Justin, meanwhile, was less than enchanted. “Next thing you know, you girls will be referring to yourselves as Third World. Colonized by male imperialists!” He crowed from where he lay with his parachutist boots on the couch.
“The analogy’s been drawn,” said Emily.
He gazed at her with amazement. “Counterrevolutionary,” he announced. “A bunch of spoiled middle-class white women coffee-klatching. When millions of nonwhites and workers across the world are being exploited.”
“Two of us are black. And we’re all working—the housewives for room and board, and the rest of us for half what men are paid.”
He gave her a look of such political contempt that she shriveled like a cock facing circumcision, scuttled over and kissed his forehead, a heretic slobbering over the ring of the Grand Inquisitor.
“What I want to know,” Emily explained as they drank red wine in Maria’s cluttered living room, “is when I get sympathized with.”

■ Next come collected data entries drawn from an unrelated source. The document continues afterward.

This design comes from an exercise in tuning for small area, a short achievable clock period and few clock cycles per item on the open sky130 flow, not from production work.
Only simulation tests tie the RTL to the original design; equivalence was not proved.

--- flow/config.mk ---
export PLATFORM = sky130hd
export DESIGN_NAME = dnn_relu_fp16
export DESIGN_NICKNAME = dnn_relu_fp16
export VERILOG_FILES = /design/flow/design.v
export SDC_FILE = /design/flow/constraint.sdc
export NUM_CORES = 8
export LEC_CHECK = 0
export CAP_MARGIN = 20
export CORE_MARGIN = 2
export CORE_UTILIZATION = 62
export CTS_BUF_LIST = sky130_fd_sc_hd__clkbuf_16
export CTS_CLUSTER_DIAMETER = 80
export CTS_CLUSTER_SIZE = 30
export SLEW_MARGIN = 20
--- flow/design.v ---
`timescale 1ns / 1ps
module mul_fp16
    (input  logic        v,
     input  logic [15:0] a,
     input  logic [12:0] a3,
     input  logic [15:0] b,
     output logic [15:0] s
    );
    logic [10:0] ma;
    logic [12:0] pp [0:4];
    logic [21:0] m, r0, r1, r2, r3, r4, r5, s1, c1, s2, c2, s3, c3, s4, c4;
    logic [5:0]  esum;
    logic [4:0]  e0, e1;
    logic        keep;
    logic [9:0]  mo;
    always_comb begin
        ma = {1'b1, a[9:0]};
        for (int j = 0; j < 5; j++) begin
            case (b[2*j +: 2])
                2'd0: pp[j] = 13'd0;
                2'd1: pp[j] = {2'b00, ma};
                2'd2: pp[j] = {1'b0, ma, 1'b0};
                default: pp[j] = a3;
            endcase
        end
        r0 = {9'd0, pp[0]};
        r1 = {7'd0, pp[1], 2'd0};
        r2 = {5'd0, pp[2], 4'd0};
        r3 = {3'd0, pp[3], 6'd0};
        r4 = {1'b0, pp[4], 8'd0};
        r5 = {1'b0, ma, 10'd0};
        s1 = r0 ^ r1 ^ r2;
        c1 = ((r0 & r1) | (r0 & r2) | (r1 & r2)) << 1;
        s2 = r3 ^ r4 ^ r5;
        c2 = ((r3 & r4) | (r3 & r5) | (r4 & r5)) << 1;
        s3 = s1 ^ c1 ^ s2;
        c3 = ((s1 & c1) | (s1 & s2) | (c1 & s2)) << 1;
        s4 = s3 ^ c3 ^ c2;
        c4 = ((s3 & c3) | (s3 & c2) | (c3 & c2)) << 1;
        m = s4 + c4;
        esum = {1'b0, a[14:10]} + {1'b0, b[14:10]};
        e0   = esum[4:0] + 5'd17;               
        e1   = e0 + 5'd1;
        keep = m[21] || (e0 == 5'd0);
        mo   = keep ? m[20:11] : {m[19:11], 1'b0};
        if (!v || (a == 16'h0000) || (b == 16'h0000))
            s = 16'h0000;
        else if ((a == 16'hFA00) || (b == 16'hFA00))
            s = 16'hFA00;
        else if ((a == 16'h7A00) || (b == 16'h7A00))
            s = 16'h7A00;
        else if (esum <= 6'd14)
            s = 16'h0000;
        else
            s = {a[15] ^ b[15], m[21] ? e1 : e0, mo};
    end
endmodule
`timescale 1ns / 1ps
module add_s1
    (input  logic [15:0] a,
     input  logic [15:0] b,
     output logic [15:0] l,
     output logic [10:0] ms,
     output logic        sub
    );
    logic        agt;
    logic [15:0] t;
    logic [4:0]  shr;
    always_comb begin
        agt = a[14:0] > b[14:0];
        t   = agt ? b : a;
        shr = (agt ? a[14:10] : b[14:10]) - t[14:10];
        sub = a[15] ^ b[15];
        ms  = {1'b1, t[9:0]} >> shr;
        l   = agt ? a : b;
        if (a == 16'h0000) begin
            l  = b;
            ms = 11'd0;
        end else if (b == 16'h0000) begin
            l  = a;
            ms = 11'd0;
        end else if (a == 16'hFA00 || b == 16'hFA00) begin
            l  = 16'hFA00;
            ms = 11'd0;
        end else if (a == 16'h7A00 || b == 16'h7A00) begin
            l  = 16'h7A00;
            ms = 11'd0;
        end else if (a[14:0] == b[14:0] && sub) begin
            l  = 16'h0000;
            ms = 11'd0;
        end
    end
endmodule
module add_s2
    (input  logic [15:0] l,
     input  logic [10:0] ms,
     input  logic        sub,
     output logic [15:0] s
    );
    logic [11:0] mf;
    logic [10:0] mk, z, mn;
    logic [4:0]  sh;
    always_comb begin
        mf = sub ? {1'b0, 1'b1, l[9:0]} - {1'b0, ms}
                 : {1'b0, 1'b1, l[9:0]} + {1'b0, ms};
        mk = 11'd0;
        for (int p = 0; p <= 10; p++)
            if (l[14:10] == 5'(10 - p)) mk[p] = 1'b1;
        z  = mf[10:0] | mk;
        sh = 5'd11;
        for (int p = 0; p <= 10; p++)
            if (z[p]) sh = 5'(10 - p);
        mn = mf[10:0] << sh;
        if (mf[11])
            s = {l[15], l[14:10] + 5'd1, mf[10:1]};
        else
            s = {l[15], l[14:10] - sh, mn[9:0]};
    end
endmodule
`timescale 1ns / 1ps
module dnn_relu_fp16
     (input     logic   clk,
      input     logic   rst,
      input     logic   start,
      input     logic   reset,
      output    logic   done,
      output    logic   unsigned    [16:0]    mem_addr,
      input     logic   signed      [15:0]    mem_data,
      output    logic               [159:0]   out);
    localparam logic [13:0] BASE_W1 = 14'd401;
    localparam logic [13:0] BASE_W2 = 14'd10426;
    localparam logic [15:0] ONE     = 16'h3C00;
    localparam logic [12:0] ONE3    = 13'd3072;     
    localparam logic [2:0] S_IDLE = 3'd0,
                           S_L1   = 3'd1,
                           S_PRE  = 3'd2,
                           S_L2   = 3'd3,
                           S_FIN  = 3'd4,
                           S_DONE = 3'd5;
    logic [2:0]  st;
    logic [4:0]  nj;
    logic        start_q;
    logic [13:0] ma;       
    logic [8:0]  n;        
    logic [13:0] fb;       
    logic [5:0]  cc;       
    logic        qv;       
    logic [4:0]  clrc;     
    logic        sel_r, sel_y, sel_o;    
    logic        rot;      
    logic r_act, r_w1, r_l2, r_pre, r_l2f, r_last, r_first;
    logic m_act, m_v, m_l2, m_pre, m_l2f, m_last;
    logic s1_l2, s1_pre, s1_last;
    logic s2_l2, s2_pre, s2_last;
    logic y_pre, y_last;
    logic [15:0] D, A, Q, P, Y, H;
    logic [12:0] A3;
    logic [15:0] R [0:23];
    logic [15:0] O [0:9];
    logic [15:0] X_l;
    logic [10:0] X_ms;
    logic        X_sub;
    logic [4:0]  njn;
    logic        cap, busy;
    logic [15:0] prod, acc, s1_l, s2_s, h2, asrc;
    logic [10:0] s1_ms;
    logic        s1_sub;
    assign njn  = (nj >= 5'd12) ? nj - 5'd12 : nj + 5'd13;
    assign cap  = (st == S_L1) && m_act && (D[14:0] != 15'd0);
    assign busy = r_w1 && (cc != 6'd0);
    assign h2   = R[2][15] ? 16'h0000 : R[2];
    assign asrc = r_first ? Q : h2;
    mul_fp16 U_MUL (.v(m_v), .a(A), .a3(A3), .b(D), .s(prod));
    assign acc = ({16{sel_r}} & R[0]) | ({16{sel_y}} & Y) | ({16{sel_o}} & O[0]);
    add_s1 U_ADD1 (.a(acc), .b(P), .l(s1_l), .ms(s1_ms), .sub(s1_sub));
    add_s2 U_ADD2 (.l(X_l), .ms(X_ms), .sub(X_sub), .s(s2_s));
    logic [2:0]  st_n;
    logic [13:0] ma_n;
    logic [13:0] step;
    logic [8:0]  n_n;
    logic [5:0]  cc_n;
    logic nr_act, nr_w1, nr_l2, nr_pre, nr_l2f, nr_last, nr_first;
    assign step = (nj >= 5'd12) ? -14'd12 : 14'd13;
    always_comb begin
        st_n = st; ma_n = 14'd0; n_n = n; cc_n = cc - 6'd1;
        nr_act = 1'b0; nr_w1 = 1'b0; nr_l2 = 1'b0; nr_pre = 1'b0;
        nr_l2f = 1'b0; nr_last = 1'b0; nr_first = 1'b0;
        case (st)
            S_IDLE: begin
                nr_act = 1'b1;
                if (start_q) begin
                    st_n = S_L1;
                    ma_n = 14'd1;
                    n_n  = 9'd2;
                end
            end
            S_L1: begin
                if (busy) begin
                    nr_w1 = 1'b1;
                    ma_n = ma + step;
                end else if (cap) begin
                    nr_w1 = 1'b1;
                    nr_first = 1'b1;
                    cc_n = 6'd24;
                    ma_n = fb + {9'd0, njn};
                end else if (qv) begin
                    nr_w1 = 1'b1;
                    nr_first = 1'b1;
                    cc_n = 6'd24;
                    ma_n = ma + step + 14'd25;
                end else if (n != 9'd401) begin
                    nr_act = 1'b1;
                    ma_n = {5'd0, n};
                    n_n = n + 9'd1;
                end else if (!r_act) begin
                    st_n = S_PRE;
                    cc_n = 6'd11;
                    ma_n = BASE_W2;
                    nr_l2 = 1'b1;
                    nr_pre = 1'b1;
                end
            end
            S_PRE: begin
                if (cc > 6'd2 && !cc[5]) begin
                    ma_n = ma + 14'd1;
                    nr_l2 = 1'b1;
                    nr_pre = 1'b1;
                end else if ((cc == 6'd0 || cc[5]) && njn == 5'd0) begin
                    st_n = S_L2;
                    ma_n = BASE_W2 + 14'd10;
                    cc_n = 6'd49;
                    n_n = 9'd0;
                    nr_l2 = 1'b1;
                    nr_l2f = 1'b1;
                end
            end
            S_L2: begin
                if (cc != 6'd0) begin
                    ma_n = ma + (cc[0] ? 14'd1 : 14'd9);
                    nr_l2 = 1'b1;
                    nr_l2f = (cc_n >= 6'd48);
                    nr_last = (cc_n <= 6'd1);
                end else if (n[2:0] != 3'd4) begin
                    n_n = n + 9'd1;
                    cc_n = 6'd49;
                    ma_n = ma - 14'd239;
                    nr_l2 = 1'b1;
                    nr_l2f = 1'b1;
                end else begin
                    st_n = S_FIN;
                end
            end
            S_FIN: begin
                if (y_last && !s2_last)
                    st_n = S_DONE;
            end
            S_DONE: begin
                nr_act = 1'b1;
                if (reset)
                    st_n = S_IDLE;
            end
            default: st_n = S_IDLE;
        endcase
    end
    always_ff @(posedge clk or posedge rst) begin
        if (rst) begin
            st <= S_IDLE; nj <= 5'd0; done <= 1'b0;
        end else begin
            st <= st_n; nj <= njn;
            if (st == S_FIN && y_last && !s2_last)
                done <= 1'b1;
            else if (reset)
                done <= 1'b0;
        end
    end
    always_ff @(posedge clk) begin
        r_act <= nr_act; r_w1 <= nr_w1; r_l2 <= nr_l2; r_pre <= nr_pre;
        r_l2f <= nr_l2f; r_last <= nr_last; r_first <= nr_first;
        m_act <= r_act; m_v <= r_w1 || r_l2; m_l2 <= r_l2; m_pre <= r_pre;
        m_l2f <= r_l2f; m_last <= r_last;
        s1_l2 <= m_l2; s1_pre <= m_pre; s1_last <= m_last;
        s2_l2 <= s1_l2; s2_pre <= s1_pre; s2_last <= s1_last;
        y_pre <= s2_pre; y_last <= s2_last;
    end
    always_ff @(posedge clk) begin
        start_q <= start;
        ma <= ma_n; n <= n_n; cc <= cc_n;
        if (st == S_IDLE && start_q)
            fb <= BASE_W1;
        else if (m_act)
            fb <= fb + 14'd25;
        if (st == S_IDLE)
            qv <= 1'b0;
        else
            qv <= cap || (qv && !r_first);
        if (st == S_IDLE && start_q)
            clrc <= 5'd24;
        else if (clrc != 5'd0)
            clrc <= clrc - 5'd1;
        sel_r <= !m_l2 && !(st == S_IDLE && start_q) && (clrc == 5'd0);
        sel_y <= m_l2 && !m_pre && !m_l2f;
        sel_o <= m_l2 && m_l2f;
        rot   <= m_l2f || s2_last || s2_pre;
    end
    always_ff @(posedge clk) begin
        D <= mem_data;
        P <= prod;
        X_l <= s1_l;
        X_ms <= s1_ms;
        X_sub <= s1_sub;
        Y <= s2_s;
        H <= R[0];
        for (int k = 0; k < 23; k++)
            R[k] <= R[k+1];
        R[23] <= s2_l2 ? H : s2_s;
        if (cap)
            Q <= D;
        if (r_first || (r_l2 && !r_pre && cc[0])) begin
            A  <= asrc;
            A3 <= {2'b01, asrc[9:0]} + {1'b1, asrc[9:0], 1'b0};
        end else if (r_pre) begin
            A  <= ONE;
            A3 <= ONE3;
        end
        if (rot) begin
            for (int k = 0; k < 9; k++)
                O[k] <= O[k+1];
            O[9] <= (y_pre || !Y[15]) ? Y : 16'h0000;
        end
    end
    always_comb begin
        for (int k = 0; k < 10; k++)
            out[16*k +: 16] = O[k];
    end
    assign mem_addr = {3'd0, ma};
endmodule
--- flow/constraint.sdc ---
create_clock -name core_clock -period 30.0 [get_ports {clk}]
set_input_delay 6.0000 -clock core_clock [delete_from_list [all_inputs] [get_ports {clk}]]
set_output_delay 6.0000 -clock core_clock [all_outputs]
set_load 0.01 [all_outputs]
--- flow/standard.sh ---
#!/bin/bash
# synth_recipe.tcl (not shown) runs the flow's synth.tcl, then flattens the netlist and writes it again
# the make line also repeats each setting of config.mk as NAME=value (left out here)
make -C /OpenROAD-flow-scripts/flow DESIGN_CONFIG=/design/flow/config.mk WORK_HOME=/design/flow/orfs CLKGATE_MAP_FILE= SYNTH_SCRIPT=/design/flow/synth_recipe.tcl "${@:-finish}"
--- flow/flow/run.sh ---
#!/bin/bash
# Layout flow: the standard flow (standard.sh), with the port buffers
# made of sky130_fd_sc_hd__buf_2 cells and timing repair aimed at a setup
# slack of 22.5 ns. Each tool's output goes to a log file of its own here.
set -euo pipefail
bash standard.sh synth > log_synth.txt 2>&1
bash standard.sh SETUP_SLACK_MARGIN=22.75 "BUFFER_PORTS_ARGS=-buffer_cell sky130_fd_sc_hd__buf_2" finish > log_layout.txt 2>&1
==> flow_summary.ini, run 1 <==
[floorplanning]
initial_core_util = 0.627
die-height_um = 221
die_w_um = 221
io_pins = 198
fp-row-count = 79
core-area_um2 = 46600
die_area_um2 = 48800

[critical_path]
arrival_ns = 1.25
critical-path-top-delay-family = flip-flops
crit_chain = buf_6
crit_path_end_kind = output port
slowest_stage = edfxtp_1
cp-start-kind = flip-flop
worstPathMaxFanout = 2
worstSetupPathType = reg -> out
required_ns = 24.00
crit_buf_inv = 1
critPathMaxStageDelay_ns = 0.49

[sta]
period_share = 0.242
worst_pin_slew_ns = 1.06
min_period_ns = 7.25
fmax_ghz = 0.138
setup_tns_ns = 0
skew_ns = 0.0362
post-route-worst-setup-slack_ns = 22.75
setup_viol = 0
slew_violations = 0
rsz0062_at_grt = yes
report.final.hold_viol_count = 0
timing.slew.headroom = 0.291

[detailed_routing]
vias = 19184
routed_wl_um = 66400
route.detailed.drc = 0
vias_per_cell = 5.82
final_antenna_net_count = 0
firstDrtPassIters = 7
wire_per_inst_um = 20.2
drt_iter0_markers = 1553

[clocking]
htreeDepth = 2
numCtsBuffers = 37
clk_latency_ns = 0.59
cts_tree = done
cts_buffer_depth = 3
cts_num_sinks = 764
cts.clk_slew.worst_paths_ns = 0.11
root_buffer = clkbuf_16

[synth]
ys.flop_type = dfxtp_1
yosysMostFrequentCell = dfxtp_1
ys_types = 97
synth_commonest_cells = dfxtp_1 (542), edfxtp_1 (213), nand2_1 (172), nor2_1 (160), inv_1 (153)
syn_avg_cell_area_um2 = 11.7
ys_top_cells_by_area = dfxtp_1 (37%), edfxtp_1 (22%), ha_1 (4.9%)
synth_top_area_frac = 0.372
synth-seq-cells = 764
synth_edf_count = 213
ys_warn_count = 7
syn_inst = 2500
synth_area_um2 = 29200
yosysSeqAreaShare = 0.598
yosys.area.top_type = dfxtp_1
async_flop_share = 0.0118

[finish]
fillCellCount = 3413
drive_above_1_share = 0.134
nets = 2841
syn_to_final_growth_pct = 9.58
num_antenna_cells = 0

[global_routing]
grt_pass1_vias = 18808
grt-ovfl-total = 0
antenna_found_initial = 3
grt_max_degree = 90
grt_util_all_layers = 0.272
grt_pass1_wl_um = 105000

[place]
place.gp.congestion = 0.914
dpl.hpwl_um = 48500
io_buffers = 194
dp_slack_ns = 22.81

[job]
drv_cap = 0

[outcome]
status = complete, no violations

[min_path]
hp-class = reg -> reg
worst paths after layout:
path,start,to,slack [ns],cells after the start
max,O[0][13]$_DFFE_PP_,out[13],22.75,1
min in group asynchronous,rst,done$_DFFE_PP0P_,5.34,2
min,R[6][13]$_DFF_P_,R[5][13]$_DFF_P_,0.32,0
max reg2reg,D[4]$_DFF_P_,P[5]$_SDFF_PP0_,23.44,19
min reg2reg,R[6][13]$_DFF_P_,R[5][13]$_DFF_P_,0.32,0
max in group asynchronous,rst,nj[1]$_DFF_PP0_,24.41,2
logic make-up (layout without fill, tap and decap cells):
family,Yosys count,after routing,share of synthesized area
fa+ha+maj,157,157,0.0781
simple gates,624,624,0.103
other cells,1,3,0.000128
buf+inv,246,431,0.0330
compound gates,499,499,0.117
xor+xnor,129,129,0.0390
mux,80,80,0.0310
flops,764,764,0.598
what timing repair did:
item | in CTS | in global routing
hold buffers | 0 | 0
resized for setup | 13 | 12
setup buffers | 2 | 4
setup endpoints to repair | 14 | 16
endpoints found under the hold margin | 0 | 0
cloned | 0 | 0
cell usage in the layout (no fill, tap or decap), types with 9 or more instances in the layout:
cell	instances
a31oi_1	22
nor2b_1	24
buf_2	191
xnor2_1	78
o31ai_1	10
nand2_1	172
a21oi_1	113
ha_1	115
nand3_1	53
inv_1	162
dfrtp_1	9
a21boi_0	13
nor4_1	17
nand2b_1	20
o22ai_1	12
or2_2	9
clkbuf_16	38
a22oi_1	24
buf_4	20
a21o_1	24
mux2i_1	33
or3_1	9
o211ai_1	14
a211oi_1	11
nor2_1	160
xor2_1	50
edfxtp_1	213
dfxtp_1	529
and2_1	38
nor3_1	46
o21ai_0	102
mux2_2	43
nand4_1	18
and3_1	27
a22o_1	41
fa_1	42
final cells by class:
type	count	area, um2	area share
Clock buffer	38	951	0.0297
Clock inverter	24	273	0.00853
Inverter	154	578	0.0181
Multi-Input combinational cell	1492	10800	0.337
Sequential cell	764	17500	0.547
Tap cell	607	759	0.0237
Timing Repair Buffer	215	1150	0.0360
metrics by stage:
stage | utilization | hold WS (ns) | instance area [um2] | cells
final | 0.687 | 0.322 | 32000 | 3294
after global routing | 0.687 | 0.332 | 32000 | 3294
after CTS | 0.685 | 0.326 | 31900 | 3288
after detailed placement | 0.658 | 0.312 | 30600 | 3224
after global placement | 0.658 | 0.310 | 30600 | 3224
after floorplan | - | 0.310 | 29200 | 2502
registers in the layout, indices dropped and copies added (netlist names), 13 cells and up:
register  count
X_l          16
A            15
ma           14
fb           14
H            16
D            16
Q            16
Y            16
R           384
O           160
P            16
A3           13
layer usage:
metal	share of wire	GRT usage	wire, um	vias up
li1	-	-	-	9131
met1	0.44	0.379	29500	9314
met2	0.45	0.429	29800	610
met3	0.069	0.0494	4550	129
met4	0.037	0.102	2490	0
met5	0	0	0	-
Testbench counts, summed over its fixed seeds: cycles 143,457, items 48.
==> run 2, diff against run 1 <==
==> flow/flow/run.sh (replaced) <==
#!/bin/bash
# Layout flow: the standard flow (standard.sh), with the port buffers
# made of sky130_fd_sc_hd__buf_2 cells, timing repair aimed at a setup
# slack of 22.75 ns, and clock tree synthesis without dummy loads.
# Each tool's output goes to a log file of its own here.
set -euo pipefail
bash standard.sh synth > log_synth.txt 2>&1
bash standard.sh SETUP_SLACK_MARGIN=22.75 \
  "BUFFER_PORTS_ARGS=-buffer_cell sky130_fd_sc_hd__buf_2" \
  "CTS_ARGS=-sink_clustering_enable -repair_clock_nets -sink_clustering_size 30 -sink_clustering_max_diameter 80 -buf_list sky130_fd_sc_hd__clkbuf_16 -dont_use_dummy_load" \
  finish > log_layout.txt 2>&1
==> run 2 against run 1 <==
  * Still clean on timing, DRC and antenna
  * Clock skew grew 0.042 ns
  * First-iteration DRC count is 3.2% higher
  * Core utilization fell by 0.67 points
  * Die area unchanged
  * Final cell count down 0.76%
  * Synthesized area unchanged
  * Non-clock buffer count did not move
  * Highest routed layer unchanged
==> flow_summary.ini, run 2 <==
[outcome]
status = complete, no violations

[synth]
yosysMostFrequentCell = dfxtp_1
async_flop_share = 0.0118
syn_avg_cell_area_um2 = 11.7
yosys.area.top_type = dfxtp_1
synth_top_area_frac = 0.372
ys.flop_type = dfxtp_1
synth_commonest_cells = dfxtp_1 (542), edfxtp_1 (213), nand2_1 (172), nor2_1 (160), inv_1 (153)
ys_top_cells_by_area = dfxtp_1 (37%), edfxtp_1 (22%), ha_1 (4.9%)
synth-seq-cells = 764
ys_types = 97
synth_area_um2 = 29200
synth_edf_count = 213
ys_warn_count = 7
syn_inst = 2500
yosysSeqAreaShare = 0.598

[critical_path]
crit_path_end_kind = output port
slowest_stage = edfxtp_1
required_ns = 24.00
crit_chain = buf_6
r2r_setup_slack_ns = 23.46
critical-path-top-delay-family = flip-flops
critPathMaxStageDelay_ns = 0.49
worstPathMaxFanout = 2
cp-start-kind = flip-flop
arrival_ns = 1.26
cp-startpoint = O[0][13]$_DFFE_PP_
rr_startpoint = D[4]$_DFF_P_
crit_buf_inv = 1
worstSetupPathType = reg -> out

[sta]
min_period_ns = 7.26
setup_tns_ns = 0
slew_violations = 0
timing.slew.headroom = 0.313
skew_ns = 0.0784
hold_ws_ns = 0.301
report.final.hold_viol_count = 0
setup_viol = 0
worst_pin_slew_ns = 1.03
period_share = 0.242
fmax_ghz = 0.138
rsz0062_at_grt = yes

[global_routing]
grt_max_degree = 90
grt_pass1_vias = 18801
grt_util_all_layers = 0.272
antenna_found_initial = 3
grt-ovfl-total = 0
grt_pass1_wl_um = 105000

[finish]
largest-register = R
fillCellCount = 3454
largestRegisters = R: 384 flops, O: 160 flops
num_antenna_cells = 0
syn_to_final_growth_pct = 8.51
nets = 2841
seqCellArea_um2 = 17500
multi_input_area_um2 = 10800
layout_common_cells = dfxtp_1 (530), edfxtp_1 (213), buf_2 (191), nand2_1 (172), nor2_1 (160)
final_common_cell = dfxtp_1
largest_reg_flops = 384
drive_above_1_share = 0.129

[clocking]
cts_num_sinks = 764
clk_latency_ns = 0.59
cts_hold_buffers = 0
cts.clk_slew.worst_paths_ns = 0.10
htreeDepth = 2
numCtsBuffers = 37
root_buffer = clkbuf_16
cts_buffer_depth = 3
cts_tree = done

[detailed_routing]
route.detailed.drc = 0
routed_wl_um = 66300
vias_per_cell = 5.83
final_antenna_net_count = 0
firstDrtPassIters = 6
drt_iter0_markers = 1603
vias = 19070
wire_per_inst_um = 20.3

[floorplanning]
fp-row-count = 79
die_area_um2 = 48800
core-area_um2 = 46600
io_pins = 198
die_w_um = 221
initial_core_util = 0.627
die-height_um = 221

[min_path]
hold_start = R[22][14]$_DFF_P_
hp-class = reg -> reg

[job]
drv_cap = 0

[place]
place.gp.congestion = 0.914
dpl.hpwl_um = 48500
io_buffers = 194
-- run 2: cell counts after synthesis --
No cell type changed its count.
-- run 2: cell families after synthesis --
kind of cell             after synthesis  share of synthesized area
AO/OA/AOI/OAI                        499                      0.117
flip-flops                           764                      0.598
AND/OR/NAND/NOR                      624                      0.103
multiplexers                          80                     0.0310
buffers and inverters                246                     0.0330
XOR/XNOR                             129                     0.0390
other                                  1                   0.000128
adder cells (fa/ha/maj)              157                     0.0781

“When are you going to get yourself a good woman?” Maria asked with a grin. She drew on her cigarette, while everyone except Kate and Lou sputtered indignantly. Kate, a lover of Maria’s, was a small woman in bib overalls with lots of curly hair, who worked as an electrician’s apprentice. She spoke little but gave disdainful looks when anyone said something thoughtlessly heterosexual, referring to the rest of the group as the Het-Set.